学术报告报告题目:Well-Posedness of Constrained Systems with Applications to Affine Variational Inequalities
报 告 人:杨晓琪 教授
报告时间:2023年 10月 9 日(星期一)16:00-17:00
地 点:37号楼3A02
邀 请 人:潘少华教授
数学学院
2023年9月28日
报告摘要:The paper concerns foundations of sensitivity and stability analysis, being primarily addressed constrained systems. We consider general models, which are described by multifunctions between Banach spaces and concentrate on characterizing their well-posedness properties that revolve around Lipschitz stability and metric regularity relative to sets. The enhanced relative well-posedness concepts allow us, in contrast to their standard counterparts, encompassing various classes of constrained systems. Invoking tools of variational analysis and generalized differentiation, we introduce new robust notions of relative coderivatives. The novel machinery of variational analysis leads us to establishing complete characterizations of the relative well-posedness properties with further applications to stability of affine variational inequalities. Most of the obtained results valid in general infinite-dimensional settings are also new in finite dimensions. We will discuss some calculus rules.
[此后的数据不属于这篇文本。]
File: src/rtl/load_ctrl_defines.vh
// Constants of the two-channel load current controller: offsets, fields, resets, timing.
// Assumes a 250 MHz ref_clk and a converter that presents one 8-bit code at a time.
// How it works
// - Read-only word: channel 2 decimated sample high byte, channel 1 low byte.
// - Mode bit 0 resets to 0; 0 low idle, 1 high idle; bits 15:1 reserved.
// - Low idle: nonzero code at or below threshold sinks the low code.
// - Low idle: code above the rising threshold switches the sink to the high code.
// - High idle: any nonzero code sinks the high code.
// - Each channel decides alone and drives only its own sink output.
// - Rising threshold is an 8-bit field resetting to 0x1e; upper byte reserved.
// - Threshold writes of 0x00 store 0x01 and of 0xff store 0xfe.
// - Low code is a 6-bit field resetting to 0x1e, 100 uA per step.
// - A low code write of zero stores one.
// - High code is an 8-bit field resetting to 0xc8, 200 uA per step.
// - High current lasts the 12-bit period times 10 us; period resets to 0x12c.
// - A period write of zero stores one.
// - Raw samples at 100 kHz alternate channels, so each refreshes at 50 kHz.
// - Load enables at bits 14 and 15, cleared after reset.
`ifndef LOAD_CTRL_DEFINES_VH
`define LOAD_CTRL_DEFINES_VH

`define ADDR_RAW_SAMPLES     10'h00e
`define ADDR_DEC_SAMPLES     10'h00f
`define ADDR_MODE_CTRL       10'h010
`define ADDR_RISING_THRESHOLD        10'h011
`define ADDR_LOW_CODE        10'h012
`define ADDR_HIGH_CODE       10'h013
`define ADDR_HIGH_PERIOD     10'h014
`define ADDR_LOAD_ENABLE     10'h200

`define MODE_BIT             0
`define EN_CH1_BIT           14
`define EN_CH2_BIT           15

`define RST_MODE             1'h0
`define RST_RISING_THRESHOLD         8'h1e
`define RST_LOW_CODE         6'h1e
`define RST_HIGH_CODE        8'hc8
`define RST_HIGH_PERIOD      12'h12c

`define THR_MIN              8'h01
`define THR_MAX              8'hfe
`define LOW_CODE_MIN         6'h01
`define PERIOD_MIN           12'h001

`define CLK_MHZ              250
`define HIGH_UNIT_US         10
`define SAMPLE_RATE_KHZ      100
`define CYC_PER_UNIT         (`CLK_MHZ * `HIGH_UNIT_US)
`define CYC_PER_SAMPLE       ((`CLK_MHZ * 1000) / `SAMPLE_RATE_KHZ)

`endif

File: src/rtl/sample_decimator.v
// Keeps one decimated sample per channel from the interleaved raw sample stream.
// Assumes one sample_valid pulse per raw sample, tagged with its channel.
`timescale 1ns/1ps
`default_nettype none
module sample_decimator #(
    parameter RATE_W = 4
) (
    input  wire              ref_clk,
    input  wire              resetn,
    input  wire              sample_valid,
    input  wire              sample_ch,
    input  wire [7:0]        sample_data,
    input  wire [RATE_W-1:0] decimation_rate,
    output wire [15:0]       dec_word
);
    reg [RATE_W-1:0] skip_r [0:1];
    reg [7:0]        dec_r  [0:1];
    integer          i;

    // Rate N keeps one sample in N+1; rate 0 passes every sample.
    always @(posedge ref_clk) begin
        if (!resetn) begin
            for (i = 0; i < 2; i = i + 1) begin
                skip_r[i] <= {RATE_W{1'b0}};
                dec_r[i]  <= 8'h00;
            end
        end else if (sample_valid) begin
            if (skip_r[sample_ch] >= decimation_rate) begin
                skip_r[sample_ch] <= {RATE_W{1'b0}};
                dec_r[sample_ch]  <= sample_data;
            end else begin
                skip_r[sample_ch] <= skip_r[sample_ch] + 1'b1;
            end
        end
    end

    assign dec_word = {dec_r[1], dec_r[0]};
endmodule // sample_decimator
`default_nettype wire

File: src/rtl/sink_channel.v
// One channel's sink decision and high-current timer.
// Assumes sample_valid pulses once per fresh code of this channel.
`timescale 1ns/1ps
`default_nettype none
module sink_channel #(
    parameter CYC_PER_UNIT = 2500
) (
    input  wire        ref_clk,
    input  wire        resetn,
    input  wire        enable,
    input  wire        high_idle,
    input  wire        sample_valid,
    input  wire [7:0]  adc_code,
    input  wire [7:0]  rising_threshold,
    input  wire [5:0]  low_code,
    input  wire [7:0]  high_code,
    input  wire [11:0] high_period,
    output reg  [7:0]  sink_code_r,
    output reg         sink_high_r
);
    localparam ST_OFF   = 4'b0001;
    localparam ST_LOW   = 4'b0010;
    localparam ST_HIGH  = 4'b0100;
    localparam ST_SPENT = 4'b1000;

    reg [3:0]  state_r;
    reg [3:0]  state_nxt;
    reg [11:0] unit_r;
    reg [15:0] sub_r;
    wire       unit_end = (sub_r == CYC_PER_UNIT - 1);
    wire       expire   = state_r[2] && unit_end && (unit_r == 12'h001);

    always @* begin
        state_nxt = state_r;
        if (!enable) begin
            state_nxt = ST_OFF;
        end else if (sample_valid && adc_code == 8'h00) begin
            state_nxt = ST_OFF;
        end else if (expire) begin
            state_nxt = ST_SPENT;
        end else if (sample_valid) begin
            case (state_r)
                ST_OFF, ST_LOW: begin
                    if (high_idle || adc_code > rising_threshold)
                        state_nxt = ST_HIGH;
                    else
                        state_nxt = ST_LOW;
                end
                ST_HIGH: state_nxt = ST_HIGH;
                // The pulse rearms only after the code falls back to the threshold.
                ST_SPENT: begin
                    if (!high_idle && adc_code <= rising_threshold)
                        state_nxt = ST_LOW;
                end
                default: state_nxt = ST_OFF;
            endcase
        end
    end

    always @(posedge ref_clk) begin
        if (!resetn) begin
            state_r     <= ST_OFF;
            unit_r      <= 12'h000;
            sub_r       <= 16'h0000;
            sink_code_r <= 8'h00;
            sink_high_r <= 1'b0;
        end else begin
            state_r <= state_nxt;
            if (state_nxt[2] && !state_r[2]) begin
                unit_r <= high_period;
                sub_r  <= 16'h0000;
            end else if (state_r[2]) begin
                sub_r <= unit_end ? 16'h0000 : sub_r + 16'h0001;
                if (unit_end)
                    unit_r <= unit_r - 12'h001;
            end
            sink_high_r <= state_nxt[2];
            case (state_nxt)
                ST_LOW:   sink_code_r <= {2'b00, low_code};
                ST_HIGH:  sink_code_r <= high_code;
                ST_SPENT: sink_code_r <= high_idle ? 8'h00 : {2'b00, low_code};
                default:  sink_code_r <= 8'h00;
            endcase
        end
    end
endmodule // sink_channel
`default_nettype wire

File: src/rtl/load_current_ctrl.v
// Register bank and sample scheduling of the two-channel load current controller.
// Assumes a same-clock register port and a converter whose code follows adc_sel.
`timescale 1ns/1ps
`default_nettype none
`include "load_ctrl_defines.vh"
module load_current_ctrl #(
    parameter RATE_W = 4
) (
    input  wire              ref_clk,
    input  wire              resetn,
    input  wire [9:0]        reg_addr,
    input  wire [15:0]       reg_wdata,
    input  wire              reg_wr,
    input  wire              reg_rd,
    output reg  [15:0]       reg_rdata_r,
    output reg               reg_rvalid_r,
    output reg               reg_miss_r,
    input  wire [RATE_W-1:0] decimation_rate,
    input  wire [7:0]        adc_data,
    output reg               adc_sel_r,
    output reg               adc_convert_r,
    output wire [7:0]        ch1_sink_output,
    output wire [7:0]        ch2_sink_output,
    output wire              ch1_sink_high,
    output wire              ch2_sink_high,
    output reg               ch1_sink_enable,
    output reg               ch2_sink_enable
);
    localparam [15:0] CYC_SAMPLE = `CYC_PER_SAMPLE;

    reg         load_idle_mode_r;
    reg  [7:0]  rising_threshold_r;
    reg  [5:0]  low_code_r;
    reg  [7:0]  high_code_r;
    reg  [11:0] high_period_r;
    reg  [15:0] div_r;
    reg  [7:0]  raw_r [0:1];
    reg         sample_valid_r;
    reg         sample_ch_r;
    wire [15:0] dec_word;

    // Write clamps keep the threshold, low code and period fields inside their legal ranges.
    function [7:0] clamp_thr;
        input [7:0] v;
        begin
            if (v == 8'h00)
                clamp_thr = `THR_MIN;
            else if (v == 8'hff)
                clamp_thr = `THR_MAX;
            else
                clamp_thr = v;
        end
    endfunction

    function [5:0] clamp_low;
        input [5:0] v;
        begin
            clamp_low = (v == 6'h00) ? `LOW_CODE_MIN : v;
        end
    endfunction

    function [11:0] clamp_period;
        input [11:0] v;
        begin
            clamp_period = (v == 12'h000) ? `PERIOD_MIN : v;
        end
    endfunction

    // Zero is stored as written: the host keeps high codes nonzero.
    always @(posedge ref_clk) begin
        if (!resetn) begin
            load_idle_mode_r   <= `RST_MODE;
            rising_threshold_r <= `RST_RISING_THRESHOLD;
            low_code_r         <= `RST_LOW_CODE;
            high_code_r        <= `RST_HIGH_CODE;
            high_period_r      <= `RST_HIGH_PERIOD;
            ch1_sink_enable    <= 1'b0;
            ch2_sink_enable    <= 1'b0;
        end else if (reg_wr) begin
            case (reg_addr)
                `ADDR_MODE_CTRL:
                    load_idle_mode_r <= reg_wdata[`MODE_BIT];
                `ADDR_RISING_THRESHOLD:
                    rising_threshold_r <= clamp_thr(reg_wdata[7:0]);
                `ADDR_LOW_CODE:
                    low_code_r <= clamp_low(reg_wdata[5:0]);
                `ADDR_HIGH_CODE:
                    high_code_r <= reg_wdata[7:0];
                `ADDR_HIGH_PERIOD:
                    high_period_r <= clamp_period(reg_wdata[11:0]);
                `ADDR_LOAD_ENABLE: begin
                    ch1_sink_enable <= reg_wdata[`EN_CH1_BIT];
                    ch2_sink_enable <= reg_wdata[`EN_CH2_BIT];
                end
                default: ;
            endcase
        end
    end

    // Reads answer one cycle later; an unmapped address reads zero and flags a miss.
    always @(posedge ref_clk) begin
        if (!resetn) begin
            reg_rdata_r  <= 16'h0000;
            reg_rvalid_r <= 1'b0;
            reg_miss_r   <= 1'b0;
        end else begin
            reg_rvalid_r <= reg_rd;
            reg_miss_r   <= 1'b0;
            if (reg_rd) begin
                case (reg_addr)
                    `ADDR_RAW_SAMPLES:
                        reg_rdata_r <= {raw_r[1], raw_r[0]};
                    `ADDR_DEC_SAMPLES:
                        reg_rdata_r <= dec_word;
                    `ADDR_MODE_CTRL:
                        reg_rdata_r <= {15'h0000, load_idle_mode_r};
                    `ADDR_RISING_THRESHOLD:
                        reg_rdata_r <= {8'h00, rising_threshold_r};
                    `ADDR_LOW_CODE:
                        reg_rdata_r <= {10'h000, low_code_r};
                    `ADDR_HIGH_CODE:
                        reg_rdata_r <= {8'h00, high_code_r};
                    `ADDR_HIGH_PERIOD:
                        reg_rdata_r <= {4'h0, high_period_r};
                    `ADDR_LOAD_ENABLE:
                        reg_rdata_r <= {ch2_sink_enable, ch1_sink_enable, 14'h0000};
                    default: begin
                        reg_rdata_r <= 16'h0000;
                        reg_miss_r  <= 1'b1;
                    end
                endcase
            end
        end
    end

    // One conversion every 10 us alternates the channels, 50 kHz per channel.
    always @(posedge ref_clk) begin
        if (!resetn) begin
            div_r          <= 16'h0000;
            adc_sel_r      <= 1'b0;
            adc_convert_r  <= 1'b0;
            sample_valid_r <= 1'b0;
            sample_ch_r    <= 1'b0;
            raw_r[0]       <= 8'h00;
            raw_r[1]       <= 8'h00;
        end else begin
            adc_convert_r  <= 1'b0;
            sample_valid_r <= 1'b0;
            if (div_r == CYC_SAMPLE - 16'h0001) begin
                div_r            <= 16'h0000;
                raw_r[adc_sel_r] <= adc_data;
                sample_ch_r      <= adc_sel_r;
                sample_valid_r   <= 1'b1;
                adc_sel_r        <= ~adc_sel_r;
                adc_convert_r    <= 1'b1;
            end else begin
                div_r <= div_r + 16'h0001;
            end
        end
    end

    sample_decimator #(
        .RATE_W (RATE_W)
    ) u_dec (
        .ref_clk         (ref_clk),
        .resetn          (resetn),
        .sample_valid    (sample_valid_r),
        .sample_ch       (sample_ch_r),
        .sample_data     (raw_r[sample_ch_r]),
        .decimation_rate (decimation_rate),
        .dec_word        (dec_word)
    );

    // Each channel sees only its own code and drives only its own sink.
    sink_channel #(
        .CYC_PER_UNIT (`CYC_PER_UNIT)
    ) u_ch1 (
        .ref_clk      (ref_clk),
        .resetn       (resetn),
        .enable       (ch1_sink_enable),
        .high_idle    (load_idle_mode_r),
        .sample_valid (sample_valid_r && !sample_ch_r),
        .adc_code     (raw_r[0]),
        .rising_threshold     (rising_threshold_r),
        .low_code     (low_code_r),
        .high_code    (high_code_r),
        .high_period  (high_period_r),
        .sink_code_r  (ch1_sink_output),
        .sink_high_r  (ch1_sink_high)
    );

    sink_channel #(
        .CYC_PER_UNIT (`CYC_PER_UNIT)
    ) u_ch2 (
        .ref_clk      (ref_clk),
        .resetn       (resetn),
        .enable       (ch2_sink_enable),
        .high_idle    (load_idle_mode_r),
        .sample_valid (sample_valid_r && sample_ch_r),
        .adc_code     (raw_r[1]),
        .rising_threshold     (rising_threshold_r),
        .low_code     (low_code_r),
        .high_code    (high_code_r),
        .high_period  (high_period_r),
        .sink_code_r  (ch2_sink_output),
        .sink_high_r  (ch2_sink_high)
    );
endmodule // load_current_ctrl
`default_nettype wire

File: config.mk
export PLATFORM = sky130hd
export DESIGN_NAME = load_current_ctrl
export DESIGN_NICKNAME = d
export VERILOG_FILES = /design/src/rtl/sample_decimator.v /design/src/rtl/sink_channel.v /design/src/rtl/load_current_ctrl.v
export VERILOG_INCLUDE_DIRS = /design/src /design/src/rtl
export SDC_FILE = /design/constraint.sdc
export NUM_CORES = 1
export LEC_CHECK = 0
export BUFFER_PORTS_ARGS = -buffer_cell sky130_fd_sc_hd__buf_4
export CAP_MARGIN = 20
export CORE_AREA = 2 2 113 224
export CTS_CLUSTER_SIZE = 28
export DETAILED_ROUTE_END_ITERATION = 10
export DIE_AREA = 0 0 115 226
export GPL_TIMING_DRIVEN = 0
export PLACE_DENSITY = 0.63
export RECOVER_POWER = 25
export SLEW_MARGIN = 20
export SYNTH_ARGS = -nofsm -noshare
export SYNTH_HDL_FRONTEND = slang
export SYNTH_SLANG_ARGS = --single-unit
File: constraint.sdc
create_clock -name ref_clk -period 2.8 [get_ports ref_clk]
set_input_delay 0.14 -clock ref_clk [delete_from_list [all_inputs] [get_ports ref_clk]]
set_output_delay 0.14 -clock ref_clk [all_outputs]
set_load 0.1 [all_outputs]
==> results of run 1 <==
synth_stat cells, drive strengths merged (28+ instances only):
master	count
mux2i	49
xor2	33
nand2	97
a21oi	64
clkbuf	44
nand4	30
edfxtp	40
inv	30
nor2	166
dfxtp	155
ha	28
nand3	43
and3	36
kinds of logic after synthesis:
logic type | Yosys count | share of synthesized area, %
AO/OA/AOI/OAI | 177 | 12.3
buffers and inverters | 78 | 3.09
XOR/XNOR | 54 | 4.95
adder cells (fa/ha/maj) | 28 | 3.67
multiplexers | 57 | 6.19
flip-flops | 195 | 45.0
AND/OR/NAND/NOR | 481 | 24.8
cell type report:
class	instances	area, um^2
Clock buffer	25	497
Fill cell	2358	12500
Clock inverter	7	48.8
Inverter	30	113
Timing Repair Buffer	137	943
Sequential cell	195	4320
Multi-Input combinational cell	797	5330
Buffer	44	183
Tap cell	290	363
worst paths after layout:
path                                        endpoint  slack, ps   startpoint  cells past startpoint
worst min register to register              div_r[0]        460     div_r[0]                      1
worst min-delay path                 ch2_sink_enable         50  reg_addr[9]                      4
worst max-delay path            u_ch2.sink_code_r[2]         30  raw_r[1][6]                      9
worst max register to register  u_ch2.sink_code_r[2]         30  raw_r[1][6]                      9
worst max-delay path: stages, from the launching register on:
cell and delay [ps]:
edfxtp_1 480, ha_4 330, nand4_1 170, or2_4 290, a21oi_4 230, nor4_2 80, a211o_2 360, mux2i_2 250
o2111ai_4 240, a21oi_2 270
timing repair:
item,CTS,global route
resized for setup,44,53
endpoints found under the hold margin,52,0
hold buffers,23,0
pin swaps,14,34
buffers inserted,20,17
setup endpoints to repair,94,68
routing by layer:
metal | GRT usage [%] | wire, um | vias to the layer above
li1 | - | - | 4146
met1 | 22.2 | 10500 | 4201
met2 | 43.5 | 16500 | 273
met3 | 4.83 | 1250 | 121
met4 | 18.0 | 2380 | 0
met5 | 0 | 0 | -
registers in the layout, indices dropped and copies added, names as in the netlist, 8 cells and up, named ones only:
| signal | flops |
|---|---|
| u_ch2.unit_r | 12 |
| raw_r | 16 |
| div_r | 16 |
| u_dec.skip_r | 8 |
| high_period_r | 12 |
| reg_rdata_r | 16 |
| high_code_r | 8 |
| u_ch1.sink_code_r | 8 |
| rising_threshold_r | 8 |
| u_dec.dec_r | 16 |
| u_ch2.sub_r | 16 |
| u_ch1.unit_r | 12 |
| u_ch1.sub_r | 16 |
| u_ch2.sink_code_r | 8 |
power by group through the flow:
stage                     sequential (mW)  clock [mW]  combinational (mW)
after floorplan                      3.06           0               0.147
after CTS                            2.93        2.37               0.419
final                                2.93        2.34               0.425
after detailed placement             3.00           0               0.374
after global placement               3.00           0               0.370
after global routing                 2.93        2.45               0.451
==> flow_metrics.tcl, run 1 <==
set metrics [dict create \
    critPathRequiredTime_ps 3180 \
    ys_types 67 \
    antenna_found_initial 0 \
    grt_pass1_vias 8782 \
    yosysWarnings 0 \
    fin_crit_sh_pct 99.0 \
    vdd_drop_max_mv 0.359 \
    timing.fmax_mhz 361 \
    die-area_mm2 0.0260 \
    power_mw 5.70 \
    grt_start_max_net_pins 17 \
    power_frac_clock_pct 41.1 \
    end_kind "flip-flop" \
    clkTransAtPathRegs_ps 70 \
    synth_top_area_share_pct 32.5 \
    critPathLaunchType "flip-flop" \
    slew_headroom_pct 21.2 \
    syn-cell-area_mm2 0.00955 \
    syn_area_per_cell_um2 8.93 \
    power_frac_comb_pct 7.5 \
    fin_tns_setup_ps 0 \
    p_switching_mw 1.42 \
    vias_per_cell 5.73 \
    power_density_mw_per_mm2 483 \
    final_cells 1525 \
    p_int_mw 4.28 \
    setup_slack_ps 27.6 \
    pre_cts_slack_ps -820 \
    initial_utilization_pct 39.3 \
    dieWidth_um 115 \
    swShare_pct 24.9 \
    hold_violations 0 \
    port_buffers 77 \
    place_area_mm2 0.0105 \
    synth-seq-area-share_pct 45.0 \
    final_layout_size_suffix_gt1_share_pct 16.0 \
    gp_congestion 0.905 \
    crit_type "reg -> reg" \
    ant_nets 0 \
    synth_edf_count 40 \
    grt-ovfl-total 0 \
    synth.net_count 1140 \
    dr.pass1.iters 5 \
    worst_pin_slew_ps 1190 \
    grt_pass1_wl_um 46400 \
    rsz0062_at_grt "true" \
    hpwl_um 23000 \
    ys.flop_type "dfxtp_1" \
    io_pins 82 \
    diodes 0 \
    cts.sinks 195 \
    finalNetCount 1292 \
    dp.cells 1437 \
    drc 0 \
    clk_root_buffer_cell "clkbuf_16" \
    final_common_cell "nor2_1" \
    finalMaxSlewViolations 0 \
    p_seq_share_pct 51.5 \
    synth_largest_area_cell "dfxtp_1" \
    fin_util_pct 48.5 \
    cap_violations 0 \
    ys_ff_latch 195 \
    synthArstFlopShare_pct 0 \
    period_needed_ps 2770 \
    area_delta_synth_final_pct 23.5 \
    synthTopCellsByArea "dfxtp_1 (32%), edfxtp_1 (13%), nor2_1 (6.5%), mux2i_1 (5.1%), nand2_1 (3.8%)" \
    worst_ep_arrival_time_ps 3150 \
    die_h_um 226 \
    wire_per_inst_um 20.0 \
    drt_iter0_drc 446 \
    numCtsBuffers 17 \
    htree_levels 4 \
    placementRows 81 \
    final_cell_mix "nor2_1 (165), dfxtp_1 (144), nand2_1 (92)" \
    insertion_delay_ps 470 \
    min_path_type "in -> reg" \
    vias 8741 \
    core_area_mm2 0.0243 \
    status "finished, final reports clean" \
    cts_buffer_depth 2 \
    wirelength_um 30600 \
    netlist_instances 1070 \
    grtUsageTotal_pct 23.6 \
    power_leakage_nw 4.45 \
    hold_slack_ps 54.8 \
    setup_viol 0 \
    cp_max_fo 6 \
    clock_skew_ps 11.9 \
    cts_tree "done" \
    fin_area_mm2 0.0118 \
]
Note: power is estimated with default switching activity, not from simulation.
报告人简介:杨晓琪,1994年博士毕业于澳大利亚新南威尔士大学应用数学系。现任香港理工大学应用数学系教授,博士生导师。主要从事非线性最优化的研究及其在金融问题中的应用,已经在 Management Science,Operations Research,Mathematics of Operations Research,SIAM Journal on Optimization 等国际刊物发表 200 多篇学术论文。撰写了3本专著。先后主持香港特别行政区政府基金项目 16 项,2000 年获美国 ISI 经典引用奖(ISI Citation Classic Award),2001,2018年获香港理工大学校长杰出贡献奖,2006 年获得重庆市自然科学一等奖。2008年及2014年分别与重庆师范大学合作,成功申请到国家重点项目。